* Exercise *
Copy out each line below in which the string "DEPTH" appears.

* Entries provided *

File: src/usart_baud.sv
`timescale 1ns/1ns

module usart_baud (
	input  logic             cp2,
	input  logic             ireset,
	input  usart_pkg::ubrr_t ubrr_i,
	input  logic             en_i,
	input  logic             restart_i,
	input  logic             load_i,
	output logic             tick_o
);

	usart_pkg::ubrr_t cnt;
	logic             hold;

	assign hold = restart_i || load_i;

	// down counter, one tick per ubrr+1 clocks
	always_ff @(posedge cp2 or negedge ireset) begin
		if (!ireset) begin
			cnt <= '0;
		end else if (hold || (cnt == '0)) begin
			cnt <= ubrr_i;
		end else begin
			cnt <= cnt - 1'b1;
		end
	end

	assign tick_o = en_i && !hold && (cnt == '0);  // reload cycle

endmodule

File: src/usart_fifo.sv
`timescale 1ns/1ns

module usart_fifo #(
	parameter type payload_t = usart_pkg::usart_byte_t,
	parameter int  DEPTH     = 2
) (
	input  logic     cp2,
	input  logic     ireset,
	input  payload_t din_i,
	input  logic     we_i,
	input  logic     re_i,
	input  logic     flush_i,
	output payload_t dout_o,
	output logic     full_o,
	output logic     empty_o
);

	localparam int AW = (DEPTH > 1) ? $clog2(DEPTH) : 1;
	localparam int CW = $clog2(DEPTH + 1);

	payload_t        mem [DEPTH];
	logic [AW-1:0]   wptr;
	logic [AW-1:0]   rptr;
	logic [CW-1:0]   count;
	logic            do_wr;
	logic            do_rd;

	assign full_o  = (count == CW'(DEPTH));
	assign empty_o = (count == '0);
	assign do_wr   = we_i && !full_o;  // dropped when full
	assign do_rd   = re_i && !empty_o;
	assign dout_o  = mem[rptr];        // head shows without a read

	always_ff @(posedge cp2) begin
		if (do_wr)
			mem[wptr] <= din_i;
	end

	always_ff @(posedge cp2 or negedge ireset) begin
		if (!ireset) begin
			wptr  <= '0;
			rptr  <= '0;
			count <= '0;
		end else if (flush_i) begin
			wptr  <= '0;
			rptr  <= '0;
			count <= '0;
		end else begin
			if (do_wr)
				wptr <= (wptr == AW'(DEPTH - 1)) ? '0 : wptr + 1'b1;
			if (do_rd)
				rptr <= (rptr == AW'(DEPTH - 1)) ? '0 : rptr + 1'b1;
			if (do_wr && !do_rd)
				count <= count + 1'b1;
			else if (do_rd && !do_wr)
				count <= count - 1'b1;
		end
	end

endmodule

File: src/usart_rx.sv
`timescale 1ns/1ns
`include "usart_config.svh"

module usart_rx (
	input  logic                  cp2,
	input  logic                  ireset,
	input  logic                  rxd_i,
	input  logic                  tick_i,
	input  logic                  en_i,
	input  logic                  u2x_i,
	input  usart_pkg::char_size_t char_size_i,
	input  usart_pkg::parity_t    parity_i,
	output logic                  restart_o,
	output logic                  wr_o,
	output usart_pkg::rx_entry_t  entry_o
);

	typedef enum logic [1:0] {RX_IDLE, RX_START, RX_DATA} rx_state_t;

	rx_state_t  state;
	logic [2:0] rxd_sync;  // two sync flops plus edge history
	logic       rxd_q;
	logic [1:0] samp;
	logic       maj;
	logic [3:0] tick_cnt;
	logic [3:0] last_tick;
	logic [3:0] eval_tick;
	logic [3:0] bitcnt;
	logic [3:0] nbits;
	logic       par_en;
	logic [9:0] shreg;
	logic       eval;
	logic [7:0] raw;
	logic [7:0] data;

	assign rxd_q     = rxd_sync[1];
	assign nbits     = 4'd5 + {2'b00, char_size_i};
	assign par_en    = parity_i[1];
	assign last_tick = u2x_i ? 4'(`USART_OSR_U2X - 1) : 4'(`USART_OSR_NORMAL - 1);
	assign eval_tick = u2x_i ? 4'(`USART_OSR_U2X / 2 + 1) : 4'(`USART_OSR_NORMAL / 2 + 1);
	assign eval      = tick_i && (tick_cnt == eval_tick);  // third mid-bit sample
	assign maj       = (samp[1] & samp[0]) | (samp[1] & rxd_q) | (samp[0] & rxd_q);
	assign restart_o = (state == RX_IDLE);

	always_ff @(posedge cp2 or negedge ireset) begin
		if (!ireset)
			rxd_sync <= 3'b111;  // line idles high
		else
			rxd_sync <= {rxd_sync[1:0], rxd_i};
	end

	always_ff @(posedge cp2 or negedge ireset) begin
		if (!ireset) begin
			state    <= RX_IDLE;
			tick_cnt <= '0;
			bitcnt   <= '0;
			samp     <= 2'b11;
			wr_o     <= 1'b0;
		end else begin
			wr_o <= 1'b0;
			if (!en_i || state == RX_IDLE) begin
				tick_cnt <= '0;
				state    <= RX_IDLE;
				if (en_i && rxd_sync[2] && !rxd_q)  // falling edge
					state <= RX_START;
			end else if (tick_i) begin
				tick_cnt <= (tick_cnt == last_tick) ? 4'd0 : tick_cnt + 4'd1;
				samp     <= {samp[0], rxd_q};
				if (eval && state == RX_START) begin
					if (maj) begin
						state <= RX_IDLE;  // glitch, not a start bit
					end else begin
						state  <= RX_DATA;
						bitcnt <= nbits + {3'b000, par_en} + 4'd1;
					end
				end else if (eval) begin
					bitcnt <= bitcnt - 4'd1;
					if (bitcnt == 4'd1) begin  // stop bit
						state <= RX_IDLE;
						wr_o  <= 1'b1;
					end
				end
			end
		end
	end

	// bits enter at the top, so the stop bit ends in shreg[9]
	always_ff @(posedge cp2) begin
		if (state == RX_DATA && eval)
			shreg <= {maj, shreg[9:1]};
	end

	always_comb begin
		raw           = par_en ? shreg[7:0] : shreg[8:1];
		data          = raw >> (4'd8 - nbits);
		entry_o.data  = data;
		entry_o.fe    = !shreg[9];
		entry_o.upe   = par_en && (^data ^ shreg[8] ^ parity_i[0]);
	end

endmodule

File: src/usart_tx.sv
`timescale 1ns/1ns
`include "usart_config.svh"

module usart_tx (
	input  logic                   cp2,
	input  logic                   ireset,
	input  logic                   tick_i,
	input  logic                   en_i,
	input  logic                   u2x_i,
	input  usart_pkg::char_size_t  char_size_i,
	input  usart_pkg::parity_t     parity_i,
	input  logic                   two_stop_i,
	input  usart_pkg::usart_byte_t data_i,
	input  logic                   buf_empty_i,
	output logic                   pop_o,
	output logic                   restart_o,
	output logic                   done_o,
	output logic                   txd_o
);

	logic [3:0]  bitcnt;    // bits left, zero means idle
	logic [3:0]  tick_cnt;
	logic [3:0]  last_tick;
	logic [3:0]  nbits;
	logic [3:0]  frame_len;
	logic        par_en;
	logic        par_bit;
	logic        bit_end;
	logic [11:0] frame;
	logic [11:0] shreg;

	assign nbits     = 4'd5 + {2'b00, char_size_i};
	assign par_en    = parity_i[1];
	assign last_tick = u2x_i ? 4'(`USART_OSR_U2X - 1) : 4'(`USART_OSR_NORMAL - 1);
	assign frame_len = 4'd2 + nbits + {3'b000, par_en} + {3'b000, two_stop_i};
	assign bit_end   = (bitcnt != '0) && tick_i && (tick_cnt == last_tick);
	assign pop_o     = en_i && (bitcnt == '0) && !buf_empty_i;
	assign restart_o = (bitcnt == '0);
	assign txd_o     = (bitcnt == '0 || !en_i) ? 1'b1 : shreg[0];

	// start, data lsb first, parity, then ones for the stop bits
	always_comb begin
		frame   = '1;
		par_bit = parity_i[0];  // odd parity starts from one
		frame[0] = 1'b0;
		for (int i = 0; i < 8; i++) begin
			if (i < nbits) begin
				frame[i+1] = data_i[i];
				par_bit    = par_bit ^ data_i[i];
			end
		end
		if (par_en)
			frame[nbits+1] = par_bit;
	end

	always_ff @(posedge cp2 or negedge ireset) begin
		if (!ireset) begin
			bitcnt   <= '0;
			tick_cnt <= '0;
			done_o   <= 1'b0;
		end else begin
			done_o <= 1'b0;
			if (!en_i) begin
				bitcnt   <= '0;  // abort the frame
				tick_cnt <= '0;
			end else if (pop_o) begin
				bitcnt   <= frame_len;
				tick_cnt <= '0;
			end else if (bit_end) begin
				tick_cnt <= '0;
				bitcnt   <= bitcnt - 4'd1;
				done_o   <= (bitcnt == 4'd1);  // last stop bit out
			end else if (bitcnt != '0 && tick_i) begin
				tick_cnt <= tick_cnt + 4'd1;
			end
		end
	end

	always_ff @(posedge cp2) begin
		if (pop_o)
			shreg <= frame;
		else if (bit_end)
			shreg <= {1'b1, shreg[11:1]};
	end

endmodule

File: src/usart_regs.sv
`timescale 1ns/1ns
`include "usart_config.svh"

module usart_regs (
	input  logic                   cp2,
	input  logic                   ireset,
	input  logic [11:0]            ram_addr_i,
	input  logic                   ramre_i,
	input  logic                   ramwe_i,
	input  usart_pkg::usart_byte_t dbus_i,
	output usart_pkg::usart_byte_t dbus_o,
	output logic                   out_en_o,
	input  logic                   irqack_i,
	input  logic [5:0]             irqack_addr_i,
	input  usart_pkg::rx_entry_t   rx_head_i,
	input  logic                   rx_empty_i,
	input  logic                   rx_full_i,
	input  logic                   rx_wr_i,
	input  logic                   tx_full_i,
	input  logic                   tx_empty_i,
	input  logic                   tx_done_i,
	output logic                   rx_pop_o,
	output logic                   rx_flush_o,
	output logic                   tx_push_o,
	output logic                   rxen_o,
	output logic                   txen_o,
	output logic                   u2x_o,
	output usart_pkg::char_size_t  char_size_o,
	output usart_pkg::parity_t     parity_o,
	output logic                   two_stop_o,
	output usart_pkg::ubrr_t       ubrr_o,
	output logic                   baud_load_o,
	output logic                   rxc_irq_o,
	output logic                   udre_irq_o,
	output logic                   txc_irq_o
);

	logic [7:3]             ucsrb_q;  // rxcie txcie udrie rxen txen
	logic [7:0]             ucsrc_q;
	logic [3:0]             ubrrh_q;  // high byte waits here for the low byte
	usart_pkg::ubrr_t       ubrr_q;
	logic                   u2x_q;
	logic                   txc_q;
	logic                   dor_q;
	logic                   ucsra_we;
	logic                   txc_ack;
	usart_pkg::usart_byte_t ucsra;

	assign ucsra_we = ramwe_i && (ram_addr_i == `USART_UCSRA_ADDR);
	assign txc_ack  = irqack_i && (irqack_addr_i == `USART_TXC_VEC);

	assign rxen_o      = ucsrb_q[4];
	assign txen_o      = ucsrb_q[3];
	assign u2x_o       = u2x_q;
	assign char_size_o = usart_pkg::char_size_t'(ucsrc_q[2:1]);
	assign parity_o    = usart_pkg::parity_t'(ucsrc_q[5:4]);
	assign two_stop_o  = ucsrc_q[3];
	assign ubrr_o      = ubrr_q;

	// datapath strobes
	assign rx_pop_o    = ramre_i && (ram_addr_i == `USART_UDR_ADDR) && rxen_o;
	assign tx_push_o   = ramwe_i && (ram_addr_i == `USART_UDR_ADDR) && txen_o;
	assign rx_flush_o  = ramwe_i && (ram_addr_i == `USART_UCSRB_ADDR) && !dbus_i[4];
	assign baud_load_o = ramwe_i && (ram_addr_i == `USART_UBRRL_ADDR);

	always_ff @(posedge cp2 or negedge ireset) begin
		if (!ireset) begin
			ucsrb_q <= '0;
			ucsrc_q <= `USART_UCSRC_RESET;
			ubrrh_q <= '0;
			ubrr_q  <= '0;
			u2x_q   <= 1'b0;
		end else if (ramwe_i) begin
			case (ram_addr_i)
				`USART_UCSRA_ADDR: u2x_q <= dbus_i[1];
				`USART_UCSRB_ADDR: ucsrb_q <= dbus_i[7:3];
				`USART_UCSRC_ADDR: ucsrc_q <= dbus_i;
				`USART_UBRRH_ADDR: ubrrh_q <= dbus_i[3:0];
				`USART_UBRRL_ADDR: ubrr_q <= {ubrrh_q, dbus_i}; // commit both halves
				default: ;
			endcase
		end
	end

	// status flags, a set wins over a clear in the same cycle
	always_ff @(posedge cp2 or negedge ireset) begin
		if (!ireset) begin
			txc_q <= 1'b0;
			dor_q <= 1'b0;
		end else begin
			if (tx_done_i && tx_empty_i)
				txc_q <= 1'b1;
			else if (txc_ack || (ucsra_we && dbus_i[6]))
				txc_q <= 1'b0;
			if (rx_wr_i && rx_full_i)
				dor_q <= 1'b1;  // character lost
			else if (rx_pop_o || ucsra_we)
				dor_q <= 1'b0;
		end
	end

	always_comb begin
		ucsra = {!rx_empty_i, txc_q, !tx_full_i,
			!rx_empty_i && rx_head_i.fe, dor_q,
			!rx_empty_i && rx_head_i.upe, u2x_q, 1'b0}; // mpcm reads 0
	end

	always_comb begin
		dbus_o   = '0;
		out_en_o = ramre_i;
		case (ram_addr_i)
			`USART_UDR_ADDR:   dbus_o = rx_head_i.data;
			`USART_UCSRA_ADDR: dbus_o = ucsra;
			`USART_UCSRB_ADDR: dbus_o = {ucsrb_q, 3'b000};
			`USART_UCSRC_ADDR: dbus_o = ucsrc_q;
			`USART_UBRRH_ADDR: dbus_o = {4'h0, ubrr_q[11:8]};
			`USART_UBRRL_ADDR: dbus_o = ubrr_q[7:0];
			default:           out_en_o = 1'b0;
		endcase
	end

	assign rxc_irq_o  = ucsrb_q[7] && !rx_empty_i;
	assign txc_irq_o  = ucsrb_q[6] && txc_q;
	assign udre_irq_o = ucsrb_q[5] && !tx_full_i;

endmodule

* Solution *
	parameter int  DEPTH     = 2
	localparam int AW = (DEPTH > 1) ? $clog2(DEPTH) : 1;
	localparam int CW = $clog2(DEPTH + 1);
	payload_t        mem [DEPTH];
	assign full_o  = (count == CW'(DEPTH));
				wptr <= (wptr == AW'(DEPTH - 1)) ? '0 : wptr + 1'b1;
				rptr <= (rptr == AW'(DEPTH - 1)) ? '0 : rptr + 1'b1;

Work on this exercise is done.